(Saved entries)
_____
$ cat src/rtl/wb_cmd_master.sv
// Wishbone classic single-transfer initiator: takes one read/write command on a
// valid/ready port, runs one bus cycle with a wait-cycle timeout, and returns
// read data plus error/timeout status on a valid/ready response port.
module wb_cmd_master #(
  parameter int TIMEOUT_CYCLES = 255,
  parameter int CNT_W          = 16
) (
  input  logic        wb_clk_i,
  input  logic        wb_rst_i,
  input  logic        cmd_valid_i,
  output logic        cmd_ready_o,
  input  logic        cmd_we_i,
  input  logic [31:0] cmd_adr_i,
  input  logic [31:0] cmd_dat_i,
  input  logic [3:0]  cmd_sel_i,
  output logic        rsp_valid_o,
  input  logic        rsp_ready_i,
  output logic [31:0] rsp_dat_o,
  output logic        rsp_err_o,
  output logic        rsp_timeout_o,
  output logic        wb_cyc_o,
  output logic        wb_stb_o,
  output logic        wb_we_o,
  output logic [31:0] wb_adr_o,
  output logic [31:0] wb_dat_o,
  output logic [3:0]  wb_sel_o,
  input  logic [31:0] wb_dat_i,
  input  logic        wb_ack_i,
  input  logic        wb_err_i,
  output logic        busy_o
);

  typedef enum logic [1:0] {
    IDLE,
    BUS,
    RSP
  } state_e;

  // Counter value seen in the last stb cycle the slave is allowed to use.
  localparam logic [CNT_W-1:0] CntLast = CNT_W'(TIMEOUT_CYCLES - 1);

  state_e            state_q, state_d;
  logic [CNT_W-1:0]  cnt_q, cnt_d;
  logic              cyc_q, cyc_d;
  logic              we_q, we_d;
  logic [31:0]       adr_q, adr_d;
  logic [31:0]       dat_q, dat_d;
  logic [3:0]        sel_q, sel_d;
  logic              rspValid_q, rspValid_d;
  logic              rspErr_q, rspErr_d;
  logic              rspTimeout_q, rspTimeout_d;
  logic [31:0]       rspDat_q, rspDat_d;

  // State and datapath registers; reset drops any bus cycle and pending response.
  always_ff @(posedge wb_clk_i) begin
    if (wb_rst_i) begin
      state_q      <= IDLE;
      cnt_q        <= '0;
      cyc_q        <= 1'b0;
      we_q         <= 1'b0;
      adr_q        <= '0;
      dat_q        <= '0;
      sel_q        <= '0;
      rspValid_q   <= 1'b0;
      rspErr_q     <= 1'b0;
      rspTimeout_q <= 1'b0;
      rspDat_q     <= '0;
    end else begin
      state_q      <= state_d;
      cnt_q        <= cnt_d;
      cyc_q        <= cyc_d;
      we_q         <= we_d;
      adr_q        <= adr_d;
      dat_q        <= dat_d;
      sel_q        <= sel_d;
      rspValid_q   <= rspValid_d;
      rspErr_q     <= rspErr_d;
      rspTimeout_q <= rspTimeout_d;
      rspDat_q     <= rspDat_d;
    end
  end

  // Next-state logic: accept in IDLE, terminate by err > ack > timeout in BUS,
  // hold the response in RSP until the consumer takes it.
  always_comb begin
    state_d      = state_q;
    cnt_d        = cnt_q;
    cyc_d        = cyc_q;
    we_d         = we_q;
    adr_d        = adr_q;
    dat_d        = dat_q;
    sel_d        = sel_q;
    rspValid_d   = rspValid_q;
    rspErr_d     = rspErr_q;
    rspTimeout_d = rspTimeout_q;
    rspDat_d     = rspDat_q;

    unique case (state_q)
      IDLE: begin
        if (cmd_valid_i) begin
          we_d    = cmd_we_i;
          adr_d   = cmd_adr_i;
          dat_d   = cmd_dat_i;
          sel_d   = cmd_sel_i;
          cyc_d   = 1'b1;
          cnt_d   = '0;
          state_d = BUS;
        end
      end
      BUS: begin
        if (wb_err_i) begin
          rspErr_d     = 1'b1;
          rspTimeout_d = 1'b0;
          rspDat_d     = '0;
          rspValid_d   = 1'b1;
          cyc_d        = 1'b0;
          state_d      = RSP;
        end else if (wb_ack_i) begin
          rspErr_d     = 1'b0;
          rspTimeout_d = 1'b0;
          rspDat_d     = we_q ? 32'd0 : wb_dat_i;
          rspValid_d   = 1'b1;
          cyc_d        = 1'b0;
          state_d      = RSP;
        end else if (cnt_q == CntLast) begin
          rspErr_d     = 1'b0;
          rspTimeout_d = 1'b1;
          rspDat_d     = '0;
          rspValid_d   = 1'b1;
          cyc_d        = 1'b0;
          state_d      = RSP;
        end else begin
          cnt_d = cnt_q + CNT_W'(1);
        end
      end
      RSP: begin
        if (rsp_ready_i) begin
          rspValid_d   = 1'b0;
          rspErr_d     = 1'b0;
          rspTimeout_d = 1'b0;
          state_d      = IDLE;
        end
      end
      default: begin
        state_d = IDLE;
        cyc_d   = 1'b0;
      end
    endcase
  end

  assign cmd_ready_o   = (state_q == IDLE);
  assign busy_o        = (state_q != IDLE);
  assign wb_cyc_o      = cyc_q;
  assign wb_stb_o      = cyc_q;
  assign wb_we_o       = we_q;
  assign wb_adr_o      = adr_q;
  assign wb_dat_o      = dat_q;
  assign wb_sel_o      = sel_q;
  assign rsp_valid_o   = rspValid_q;
  assign rsp_err_o     = rspErr_q;
  assign rsp_timeout_o = rspTimeout_q;
  assign rsp_dat_o     = rspDat_q;

endmodule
_____
What you need to do
Each record must be transcribed word for word.

Finished task
$ cat src/rtl/wb_cmd_master.sv
// Wishbone classic single-transfer initiator: takes one read/write command on a
// valid/ready port, runs one bus cycle with a wait-cycle timeout, and returns
// read data plus error/timeout status on a valid/ready response port.
module wb_cmd_master #(
  parameter int TIMEOUT_CYCLES = 255,
  parameter int CNT_W          = 16
) (
  input  logic        wb_clk_i,
  input  logic        wb_rst_i,
  input  logic        cmd_valid_i,
  output logic        cmd_ready_o,
  input  logic        cmd_we_i,
  input  logic [31:0] cmd_adr_i,
  input  logic [31:0] cmd_dat_i,
  input  logic [3:0]  cmd_sel_i,
  output logic        rsp_valid_o,
  input  logic        rsp_ready_i,
  output logic [31:0] rsp_dat_o,
  output logic        rsp_err_o,
  output logic        rsp_timeout_o,
  output logic        wb_cyc_o,
  output logic        wb_stb_o,
  output logic        wb_we_o,
  output logic [31:0] wb_adr_o,
  output logic [31:0] wb_dat_o,
  output logic [3:0]  wb_sel_o,
  input  logic [31:0] wb_dat_i,
  input  logic        wb_ack_i,
  input  logic        wb_err_i,
  output logic        busy_o
);

  typedef enum logic [1:0] {
    IDLE,
    BUS,
    RSP
  } state_e;

  // Counter value seen in the last stb cycle the slave is allowed to use.
  localparam logic [CNT_W-1:0] CntLast = CNT_W'(TIMEOUT_CYCLES - 1);

  state_e            state_q, state_d;
  logic [CNT_W-1:0]  cnt_q, cnt_d;
  logic              cyc_q, cyc_d;
  logic              we_q, we_d;
  logic [31:0]       adr_q, adr_d;
  logic [31:0]       dat_q, dat_d;
  logic [3:0]        sel_q, sel_d;
  logic              rspValid_q, rspValid_d;
  logic              rspErr_q, rspErr_d;
  logic              rspTimeout_q, rspTimeout_d;
  logic [31:0]       rspDat_q, rspDat_d;

  // State and datapath registers; reset drops any bus cycle and pending response.
  always_ff @(posedge wb_clk_i) begin
    if (wb_rst_i) begin
      state_q      <= IDLE;
      cnt_q        <= '0;
      cyc_q        <= 1'b0;
      we_q         <= 1'b0;
      adr_q        <= '0;
      dat_q        <= '0;
      sel_q        <= '0;
      rspValid_q   <= 1'b0;
      rspErr_q     <= 1'b0;
      rspTimeout_q <= 1'b0;
      rspDat_q     <= '0;
    end else begin
      state_q      <= state_d;
      cnt_q        <= cnt_d;
      cyc_q        <= cyc_d;
      we_q         <= we_d;
      adr_q        <= adr_d;
      dat_q        <= dat_d;
      sel_q        <= sel_d;
      rspValid_q   <= rspValid_d;
      rspErr_q     <= rspErr_d;
      rspTimeout_q <= rspTimeout_d;
      rspDat_q     <= rspDat_d;
    end
  end

  // Next-state logic: accept in IDLE, terminate by err > ack > timeout in BUS,
  // hold the response in RSP until the consumer takes it.
  always_comb begin
    state_d      = state_q;
    cnt_d        = cnt_q;
    cyc_d        = cyc_q;
    we_d         = we_q;
    adr_d        = adr_q;
    dat_d        = dat_q;
    sel_d        = sel_q;
    rspValid_d   = rspValid_q;
    rspErr_d     = rspErr_q;
    rspTimeout_d = rspTimeout_q;
    rspDat_d     = rspDat_q;

    unique case (state_q)
      IDLE: begin
        if (cmd_valid_i) begin
          we_d    = cmd_we_i;
          adr_d   = cmd_adr_i;
          dat_d   = cmd_dat_i;
          sel_d   = cmd_sel_i;
          cyc_d   = 1'b1;
          cnt_d   = '0;
          state_d = BUS;
        end
      end
      BUS: begin
        if (wb_err_i) begin
          rspErr_d     = 1'b1;
          rspTimeout_d = 1'b0;
          rspDat_d     = '0;
          rspValid_d   = 1'b1;
          cyc_d        = 1'b0;
          state_d      = RSP;
        end else if (wb_ack_i) begin
          rspErr_d     = 1'b0;
          rspTimeout_d = 1'b0;
          rspDat_d     = we_q ? 32'd0 : wb_dat_i;
          rspValid_d   = 1'b1;
          cyc_d        = 1'b0;
          state_d      = RSP;
        end else if (cnt_q == CntLast) begin
          rspErr_d     = 1'b0;
          rspTimeout_d = 1'b1;
          rspDat_d     = '0;
          rspValid_d   = 1'b1;
          cyc_d        = 1'b0;
          state_d      = RSP;
        end else begin
          cnt_d = cnt_q + CNT_W'(1);
        end
      end
      RSP: begin
        if (rsp_ready_i) begin
          rspValid_d   = 1'b0;
          rspErr_d     = 1'b0;
          rspTimeout_d = 1'b0;
          state_d      = IDLE;
        end
      end
      default: begin
        state_d = IDLE;
        cyc_d   = 1'b0;
      end
    endcase
  end

  assign cmd_ready_o   = (state_q == IDLE);
  assign busy_o        = (state_q != IDLE);
  assign wb_cyc_o      = cyc_q;
  assign wb_stb_o      = cyc_q;
  assign wb_we_o       = we_q;
  assign wb_adr_o      = adr_q;
  assign wb_dat_o      = dat_q;
  assign wb_sel_o      = sel_q;
  assign rsp_valid_o   = rspValid_q;
  assign rsp_err_o     = rspErr_q;
  assign rsp_timeout_o = rspTimeout_q;
  assign rsp_dat_o     = rspDat_q;

endmodule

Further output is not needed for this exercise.